Dynamic side metadata base address by qinsoon · Pull Request #1449 · mmtk/mmtk-core

qinsoon · 2026-02-19T01:07:49Z

This addresses part of the issues with #1351. This PR allows side metadata to be mmapped dynamically, and also allows side metadata to use a fixed address specified in the option side_metadata_base_address.

Use a runtime-mapped base for side metadata and make offsets relative. Replace OnceLock with a fast static base and shared init, update address math, and adjust tests/spec layout and docs accordingly. Also add mmap-noreserve-anywhere support and guard MSRV pin in CI scripts.

Avoid 32-bit overflow in mmapper range limit, adjust side metadata sanity expectations, and use small 32-bit test addresses for contiguous conversion tests. Also constrain mmap annotation handling on 32-bit.

Verify the runtime side metadata base is initialized, aligned, and that global metadata addresses fall within the reserved range. Check 64-bit local base offset consistency.

qinsoon · 2026-02-19T01:12:57Z

I used cargo bench to quickly test the performance.

side_metadata_address_to_meta_address() is 10x slower.
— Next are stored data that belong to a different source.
`src/rtl/nb_ul_scrambler.sv`:
```
// nb_ul_scrambler: NB-IoT NPUSCH bit-level scrambler.
// Each accepted input bit is XORed with the length-31 Gold sequence c(n), seeded from c_init.
// The sequence is warmed up by NC advances before c(0) is used.
// Optional build macro SCRAMBLER_BYPASS_EN adds a 'bypass' input. When bypass is high, bits pass
// through unscrambled, but the LFSRs and the bit counter keep stepping so that alignment is kept.
module nb_ul_scrambler #(
  parameter int NC     = 1600,
  parameter int N_BITS = 2880,
  parameter int CNT_W  = 12
) (
  input  logic        clk,
  input  logic        reset,
  input  logic [30:0] c_init,
  input  logic        start,
  input  logic        in_bit,
  input  logic        in_en,
`ifdef SCRAMBLER_BYPASS_EN
  input  logic        bypass,
`else
`endif
  output logic        in_rdy,
  output logic        out_bit,
  output logic        out_en,
  output logic        busy,
  output logic        done,
  output logic        drop_err
);

  typedef enum logic [1:0] {
    IDLE   = 2'd0,
    WARMUP = 2'd1,
    RUN    = 2'd2
  } state_t;

  // Terminal counter values; NC_LAST is only reached when NC > 0.
  localparam logic [CNT_W-1:0] NC_LAST   = CNT_W'(NC - 1);
  localparam logic [CNT_W-1:0] BITS_LAST = CNT_W'(N_BITS - 1);
  localparam logic [CNT_W-1:0] CNT_ONE   = CNT_W'(1);

  state_t            state_q, state_d;
  logic [30:0]       x1_q, x1_d;
  logic [30:0]       x2_q, x2_d;
  logic [CNT_W-1:0]  cnt_q, cnt_d;
  logic              outBit_q, outBit_d;
  logic              outEn_q, outEn_d;
  logic              done_q, done_d;
  logic              dropErr_q, dropErr_d;
  logic              goldBit;
  logic              scrBit;

  // x1 recursion: x1(n+31) = x1(n+3) ^ x1(n); bit0 of the register holds x1(n).
  function automatic logic [30:0] advX1(input logic [30:0] x);
    return {x[3] ^ x[0], x[30:1]};
  endfunction

  // x2 recursion: x2(n+31) = x2(n+3) ^ x2(n+2) ^ x2(n+1) ^ x2(n).
  function automatic logic [30:0] advX2(input logic [30:0] x);
    return {x[3] ^ x[2] ^ x[1] ^ x[0], x[30:1]};
  endfunction

  assign goldBit = x1_q[0] ^ x2_q[0];

`ifdef SCRAMBLER_BYPASS_EN
  assign scrBit = bypass ? in_bit : (in_bit ^ goldBit);
`else
  assign scrBit = in_bit ^ goldBit;
`endif

  // Next-state logic: start/warm-up sequencing, per-accept scrambling and the sticky drop flag.
  always_comb begin
    state_d   = state_q;
    x1_d      = x1_q;
    x2_d      = x2_q;
    cnt_d     = cnt_q;
    outBit_d  = outBit_q;
    outEn_d   = 1'b0;
    done_d    = 1'b0;
    dropErr_d = dropErr_q;

    if (in_en && (state_q != RUN)) begin
      dropErr_d = 1'b1;
    end

    case (state_q)
      IDLE: begin
        if (start) begin
          x1_d      = 31'h1;
          x2_d      = c_init;
          cnt_d     = '0;
          dropErr_d = 1'b0;
          state_d   = (NC == 0) ? RUN : WARMUP;
        end
      end

      WARMUP: begin
        x1_d = advX1(x1_q);
        x2_d = advX2(x2_q);
        if (cnt_q == NC_LAST) begin
          cnt_d   = '0;
          state_d = RUN;
        end else begin
          cnt_d = cnt_q + CNT_ONE;
        end
      end

      RUN: begin
        if (in_en) begin
          outBit_d = scrBit;
          outEn_d  = 1'b1;
          x1_d     = advX1(x1_q);
          x2_d     = advX2(x2_q);
          if (cnt_q == BITS_LAST) begin
            done_d  = 1'b1;
            cnt_d   = '0;
            state_d = IDLE;
          end else begin
            cnt_d = cnt_q + CNT_ONE;
          end
        end
      end

      default: begin
        state_d = IDLE;
      end
    endcase
  end

  // State and output registers; reset abandons any codeword in flight immediately.
  always_ff @(posedge clk or posedge reset) begin
    if (reset) begin
      state_q   <= IDLE;
      x1_q      <= '0;
      x2_q      <= '0;
      cnt_q     <= '0;
      outBit_q  <= 1'b0;
      outEn_q   <= 1'b0;
      done_q    <= 1'b0;
      dropErr_q <= 1'b0;
    end else begin
      state_q   <= state_d;
      x1_q      <= x1_d;
      x2_q      <= x2_d;
      cnt_q     <= cnt_d;
      outBit_q  <= outBit_d;
      outEn_q   <= outEn_d;
      done_q    <= done_d;
      dropErr_q <= dropErr_d;
    end
  end

  assign in_rdy   = (state_q == RUN);
  assign busy     = (state_q != IDLE);
  assign out_bit  = outBit_q;
  assign out_en   = outEn_q;
  assign done     = done_q;
  assign drop_err = dropErr_q;

endmodule

```
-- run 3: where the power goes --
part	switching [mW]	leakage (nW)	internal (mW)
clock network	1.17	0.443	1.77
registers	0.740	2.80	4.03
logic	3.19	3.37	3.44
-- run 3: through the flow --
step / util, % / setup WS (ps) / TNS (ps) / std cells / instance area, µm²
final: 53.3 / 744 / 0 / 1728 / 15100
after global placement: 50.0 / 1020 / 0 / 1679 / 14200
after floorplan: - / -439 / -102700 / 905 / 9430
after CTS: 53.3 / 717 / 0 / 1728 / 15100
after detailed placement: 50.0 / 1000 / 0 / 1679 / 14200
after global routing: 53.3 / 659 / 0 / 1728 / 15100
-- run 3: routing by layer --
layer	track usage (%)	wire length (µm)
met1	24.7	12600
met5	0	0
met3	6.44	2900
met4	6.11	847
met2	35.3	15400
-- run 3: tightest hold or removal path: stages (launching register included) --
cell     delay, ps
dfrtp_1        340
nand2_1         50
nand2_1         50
## config.mk

```make
export PLATFORM = sky130hd
export DESIGN_NAME = pc_redirect_ctrl
export DESIGN_NICKNAME = d
export VERILOG_FILES = /design/src/rtl/pc_redirect_ctrl.sv
export SDC_FILE = /design/constraint.sdc
export NUM_CORES = 1
export LEC_CHECK = 0
export CAP_MARGIN = 10
export CORE_ASPECT_RATIO = 1.4
export CORE_MARGIN = 8
export CORE_UTILIZATION = 42
export CTS_BUF_LIST = sky130_fd_sc_hd__clkbuf_8
export DETAILED_ROUTE_END_ITERATION = 16
export GPL_ROUTABILITY_DRIVEN = 0
export PLACE_DENSITY = 0.92
export SYNTH_ARGS = -nofsm -noshare
export SYNTH_HDL_FRONTEND = slang
export SYNTH_SLANG_ARGS = --single-unit
export TNS_END_PERCENT = 20
```

## constraint.sdc

```tcl
create_clock -name CLK -period 3 [get_ports CLK]
set_input_delay 0.3 -clock CLK [delete_from_list [all_inputs] [get_ports CLK]]
set_output_delay 0.3 -clock CLK [all_outputs]
set_load 0.1 [all_outputs]
```

## src/rtl/pc_redirect_ctrl.sv

```systemverilog
// Selects the next PC source and holds redirects that arrive during an I-cache miss
// until the fetch can commit. A halt freezes fetch until reset.
module pc_redirect_ctrl #(
  parameter logic [31:0] RESET_PC = 32'h0000_0000,
  parameter int unsigned CNT_W    = 16
) (
  input  logic              CLK,
  input  logic              nRST,
  input  logic              ihit,
  input  logic              hz_stall,
  input  logic [31:0]       PC4,
  input  logic              br_taken,
  input  logic [31:0]       br_target,
  input  logic              jr_req,
  input  logic [31:0]       jr_target,
  input  logic              j_req,
  input  logic [31:0]       j_target,
  input  logic              halt,
  output logic [31:0]       next_PC,
  output logic              pc_stall,
  output logic              squash,
  output logic              pending,
  output logic              halted,
  output logic [CNT_W-1:0]  redirect_cnt
);

  typedef enum logic [1:0] {RUN, PEND, HALT} state_t;

  state_t             state, state_n;
  logic [31:0]        pend_tgt, pend_tgt_n;
  logic [CNT_W-1:0]   cnt, cnt_n;
  logic               req;
  logic               commit;
  logic               inc;
  logic [31:0]        raw_tgt;
  logic [31:0]        sel_tgt;

  // Oldest pipeline stage wins; targets are word aligned.
  always_comb begin
    raw_tgt = 32'h0;
    if (br_taken)    raw_tgt = br_target;
    else if (jr_req) raw_tgt = jr_target;
    else if (j_req)  raw_tgt = j_target;
    sel_tgt = raw_tgt & ~32'h3;
  end

  assign req    = br_taken | jr_req | j_req;
  assign commit = ihit & ~hz_stall & (state != HALT);

  // Next-state, pending-target and counter update.
  always_comb begin
    state_n    = state;
    pend_tgt_n = pend_tgt;
    cnt_n      = cnt;
    inc        = 1'b0;
    case (state)
      RUN: begin
        if (halt) begin
          state_n = HALT;
        end else if (req) begin
          if (commit) begin
            inc = 1'b1;
          end else begin
            pend_tgt_n = sel_tgt;
            state_n    = PEND;
          end
        end
      end
      PEND: begin
        if (halt) begin
          state_n = HALT;
        end else begin
          if (req) pend_tgt_n = sel_tgt;
          if (commit) begin
            inc     = 1'b1;
            state_n = RUN;
          end
        end
      end
      HALT: state_n = HALT;
      default: state_n = RUN;
    endcase
    if (inc && (cnt != {CNT_W{1'b1}})) cnt_n = cnt + CNT_W'(1);
  end

  always_ff @(posedge CLK) begin
    if (!nRST) begin
      state    <= RUN;
      pend_tgt <= RESET_PC;
      cnt      <= '0;
    end else begin
      state    <= state_n;
      pend_tgt <= pend_tgt_n;
      cnt      <= cnt_n;
    end
  end

  // Zero-latency PC control; reset forces a stalled, unsquashed sequential fetch.
  always_comb begin
    next_PC  = PC4;
    pc_stall = 1'b1;
    squash   = 1'b0;
    if (nRST) begin
      pc_stall = hz_stall | halt | (state == HALT);
      squash   = (req | (state == PEND)) & (state != HALT);
      case (state)
        RUN:     next_PC = req ? sel_tgt : PC4;
        PEND:    next_PC = req ? sel_tgt : pend_tgt;
        default: next_PC = PC4;
      endcase
    end
  end

  assign pending      = nRST & (state == PEND);
  assign halted       = nRST & (state == HALT);
  assign redirect_cnt = cnt;

endmodule

```

==> reports/summary.json <==
{
  "critPathMaxStageDelay": {"value": 660, "unit": "ps"},
  "synth_cell_type_count": {"value": 39},
  "cp-start-kind": {"value": "input pin"},
  "drv.max_cap_violation_count": {"value": 0},
  "n_antenna_cell": {"value": 0},
  "adder_and_majority_cell_fraction_of_the_synthesized_area": {"value": 0.7029, "unit": "%"},
  "cp.required": {"value": 2700, "unit": "ps"},
  "synth-simple-area-share": {"value": 19.91, "unit": "%"},
  "synth.yosys.warnings": {"value": 0},
  "finalInstanceArea": {"value": 5528, "unit": "µm²"},
  "route.vias.total": {"value": 3995},
  "final-max-slew-violation-count": {"value": 0},
  "detailedRoute.firstPassIterationCount": {"value": 4},
  "setup_ws": {"value": 364.1, "unit": "ps"},
  "synthCells": {"value": 405},
  "timing.critical_path.arrival": {"value": 2340, "unit": "ps"},
  "slew_headroom": {"value": 37.69, "unit": "%"},
  "grt_use_total": {"value": 23.01, "unit": "%"},
  "post_cts.repair.setup_buffers": {"value": 0},
  "grt_first_pass_wirelength": {"value": 20.68, "unit": "mm"},
  "post-route-period-util": {"value": 87.86, "unit": "%"},
  "mean_post_synth_cell_area": {"value": 7.912, "unit": "µm²"},
  "die-area": {"value": 10720, "unit": "µm²"},
  "dr.first_iter.drc_count": {"value": 288},
  "fin_skew": {"value": 9.822, "unit": "ps"},
  "area.growth.synth_to_final": {"value": 72.51, "unit": "%"},
  "largest_net_degree_at_the_start_of_global_routing": {"value": 49},
  "crit_type": {"value": "input pin to output port"},
  "vias_in_the_first_global_route": {"value": 4245},
  "num-fill-cells": {"value": 537},
  "clock_tree.htree_level_count": {"value": 2},
  "ys_ff_latch": {"value": 50},
  "io_buffer_count": {"value": 181},
  "outcome": {"value": "completed"},
  "synthesis.nets": {"value": 542},
  "clk_latency": {"value": 310, "unit": "ps"},
  "setup_viol": {"value": 0},
  "cts-root-to-sink-buffers": {"value": 2},
  "hold_class": {"value": "flip-flop to flip-flop"},
  "tritoncts": {"value": "done"},
  "critPathSlowestCell": {"value": "or4_1"},
  "timing.hold.worst_path_depth": {"value": 1},
  "grt_overflow_total": {"value": 0},
  "power_density": {"value": 396.0, "unit": "nW/µm²"},
  "detail-route-antenna-nets": {"value": 0},
  "grt_antenna_before_repair": {"value": 0},
  "cts-buffers-inserted": {"value": 5},
  "die_height": {"value": 119.4, "unit": "µm"},
  "synth_compound_gate_area_share": {"value": 40.65, "unit": "%"},
  "synth.cell_area": {"value": 3204, "unit": "µm²"},
  "dp_hpwl": {"value": 10.02, "unit": "mm"},
  "maxClockFrequency": {"value": 0.3794, "unit": "GHz"},
  "synth_seq_area_share": {"value": 31.24, "unit": "%"},
  "cts_num_sinks": {"value": 50},
  "top_level_ports": {"value": 188},
  "leakagePower": {"value": 2.073, "unit": "nW"},
  "period_needed": {"value": 2636, "unit": "ps"},
  "worst_slew_pin_tran": {"value": 926.1, "unit": "ps"},
  "cts_hold_repair.buffers": {"value": 0},
  "totalWireLength": {"value": 12.81, "unit": "mm"},
  "clkTransAtPathRegs": {"value": 100, "unit": "ps"},
  "wl_per_cell": {"value": 19.06, "unit": "µm"},
  "num-nets-final": {"value": 711},
  "critical_path.cell_chain": {"value": "clkdlybuf4s50_1 -> or4_1 -> nand2_1 -> buf_4 -> a22o_1 -> buf_12"},
  "synth-xor-area-share": {"value": 0, "unit": "%"},
  "initial_utilization": {"value": 43.53, "unit": "%"},
  "post-route-drc-count": {"value": 0},
  "placed_area": {"value": 5433, "unit": "µm²"},
  "clk_root_buffer_cell": {"value": "clkbuf_8"},
  "worst-path-max-fanout": {"value": 15},
  "setup_repair_after_global_routing_missed_its_margin": {"value": "false"},
  "critPathCaptureType": {"value": "output port"},
  "floorplan.core_area": {"value": 7361, "unit": "µm²"},
  "hold_violations": {"value": 0},
  "peak_vdd_ir": {"value": 0.2412, "unit": "mV"},
  "route.detailed.vias_per_inst": {"value": 5.945},
  "reg2reg_depth": {"value": 4},
  "num_rows": {"value": 37},
  "main_combinational_cell_family_by_area_after_synthesis": {"value": "compound AO/OA/AOI/OAI gates"},
  "cts-resized-gates": {"value": 0},
  "post_synth_mux_area_share": {"value": 1.874, "unit": "%"},
  "chipWidth": {"value": 89.82, "unit": "µm"},
  "ff_latch_area": {"value": 1001, "unit": "µm²"},
  "setup_total_negative_slack": {"value": 0, "unit": "ps"},
  "drive_above_1_share": {"value": 15.30, "unit": "%"},
  "multiInputGateArea": {"value": 2043, "unit": "µm²"},
  "detailedPlace.worstSlack": {"value": 395.9, "unit": "ps"}
}
Yosys cell counts:
cell type  count  area (µm²)
a2111oi_0      1       8.760
a21oi_1       10       50.05
a22o_1        60       525.5
a22oi_1       29       217.7
a32o_1         2       20.02
and2_1         2       12.51
and3_1         1       6.260
and3b_1        1       8.760
buf_1          2       7.510
buf_2         11       55.05
clkbuf_1      24       90.09
clkbuf_2       1       5.000
dfxtp_1       50        1001
ha_1           1       12.51
inv_1          6       22.52
maj3_1         1       10.01
mux2i_1        6       60.06
nand2_1       76       285.3
nand2b_1       8       50.05
nand3_1        6       30.03
nand4_1        3       18.77
nand4_4        1       21.27
nor2_1         7       26.28
nor2b_1        1       6.260
nor3_1         3       15.01
nor4_1         5       31.28
nor4b_1        1       8.760
nor4b_2        1       15.01
nor4b_4        1       23.77
o211ai_1      30       225.2
o21ai_0       32       160.2
o311a_2        1       11.26
o311ai_0       1       8.760
o31ai_1        5       37.54
o41a_1         1       11.26
o41ai_1        3       26.28
or2_2          1       6.260
or3_1          2       12.51
or4_1          8       60.06
state kept, by name, indices dropped and copies added (netlist names):
signal / flops
redirect_cnt: 16
state: 2
pend_tgt: 32
worst paths after layout:
check	from	slack [ps]	to
worst max-delay path	j_req	360	next_PC[18]
worst min-delay path	pend_tgt[0]	480	pend_tgt[0]
worst max register to register	state[1]	1000	redirect_cnt[4]
worst min register to register	pend_tgt[0]	480	pend_tgt[0]
critical path: cells and delay by family:
kind	cells	cell delay (ps)
AND/OR/NAND/NOR	2	830
buffers and inverters	3	970
AO/OA/AOI/OAI	1	230
per-stage QoR:
step	util (%)	hold WS (ps)	cells	total power (W)
finish	75.10	480.6	672	0.002189
global placement	73.81	444.4	664	0.001766
global route	75.10	497.5	672	0.002271
floorplan	-	372.4	405	0.001309
detailed placement	73.81	447.8	664	0.001785
CTS	75.10	473.9	672	0.002193
power breakdown:
group / internal [W] / leakage, nW / total, W / switching [W]
logic: 0.000448 / 1.62 / 0.00106 / 0.000615
clock network: 0.000186 / 0.0472 / 0.000418 / 0.000233
registers: 0.000690 / 0.406 / 0.000708 / 0.0000179
cell families after synthesis:
kind of cell             Yosys count
buffers and inverters             44
flip-flops                        50
adder cells (fa/ha/maj)            2
AND/OR/NAND/NOR                  128
multiplexers                       6
AO/OA/AOI/OAI                    175
layer usage:
layer	wire, µm	vias to the layer above	global-route usage (%)
met4	456	0	10.73
met1	4577	1879	23.14
met3	997	32	6.851
li1	-	1897	-
met2	6773	187	42.34
met5	0	-	0
layout make-up:
| cell class | count | share of cell area [%] |
|---|---|---|
| repair buffers | 200 | 40.61 |
| multi-input cells | 311 | 36.96 |
| flip-flops and latches | 50 | 18.11 |
| well taps | 97 | 2.196 |
| clock buffers | 6 | 1.494 |
| inverters | 6 | 0.4074 |
| clock inverters | 2 | 0.2263 |
cells in the final DEF, fill, tap and decap left out, drive strengths merged, types with 2 or more instances in the layout:
| master | count |
|---|---|
| clkdlybuf4s50 | 128 |
| nand2b | 8 |
| nand2 | 76 |
| o211ai | 30 |
| and2 | 2 |
| nor2 | 7 |
| or3 | 2 |
| or4 | 8 |
| o41ai | 3 |
| a32o | 2 |
| o21ai | 32 |
| o31ai | 5 |
| a21oi | 10 |
| dfxtp | 50 |
| nor3 | 3 |
| nand3 | 6 |
| a22o | 60 |
| mux2i | 6 |
| inv | 6 |
| nor4 | 5 |
| nand4 | 4 |
| a22oi | 29 |
| clkbuf | 6 |
| nor4b | 3 |
| buf | 72 |
No activity file was read; power rests on OpenSTA's default activity.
With a constant side metadata base address, this function should be completely optimized away with constant folding. But using a dynamically mapped base address, this function needs to be computed.

SideMetadata::load() is roughly 3x slower.

=== This PR ===
side_metadata_address_translation       time:   [4.7127 µs 4.7142 µs 4.7163 µs]
Found 12 outliers among 100 measurements (12.00%)
  3 (3.00%) low severe
  3 (3.00%) low mild
  4 (4.00%) high mild
  2 (2.00%) high severe
side_metadata_load      time:   [8.8293 µs 8.8310 µs 8.8328 µs]
Found 6 outliers among 100 measurements (6.00%)
  3 (3.00%) low severe
  2 (2.00%) low mild
  1 (1.00%) high mild

=== master ===
  side_metadata_address_translation
                        time:   [505.57 ns 505.73 ns 505.88 ns]
                        change: [−89.293% −89.285% −89.276%] (p = 0.00 < 0.05)
                        Performance has improved.
Found 9 outliers among 100 measurements (9.00%)
  1 (1.00%) low severe
  6 (6.00%) low mild
  2 (2.00%) high mild

side_metadata_load      time:   [2.6913 µs 2.7012 µs 2.7121 µs]
                        change: [−69.579% −69.518% −69.453%] (p = 0.00 < 0.05)
                        Performance has improved.
Found 21 outliers among 100 measurements (21.00%)
  1 (1.00%) low severe
  1 (1.00%) low mild
  19 (19.00%) high severe

I will run dacapo benchmarks.

into consideration when quarantine side metadata

qinsoon · 2026-02-22T23:10:00Z

The following is the performance for Immix using 3x G1 min heap:
https://squirrel.anu.edu.au/plotty/yilin/mmtk/#0|shrew-2026-02-20-Fri-004537&benchmark^build^invocation^iteration&time^time.other^time.stw&|10&iteration^1^4|20&1^invocation|30&1&benchmark&build;jdk-21-constant-side-metadata|41&Histogram%20(with%20CI)^build^benchmark&

Immix only uses side metadata during GC, and the mean for STW time is 3.2% slowdown. The worst case is around 11% STW time slowdown (biojava).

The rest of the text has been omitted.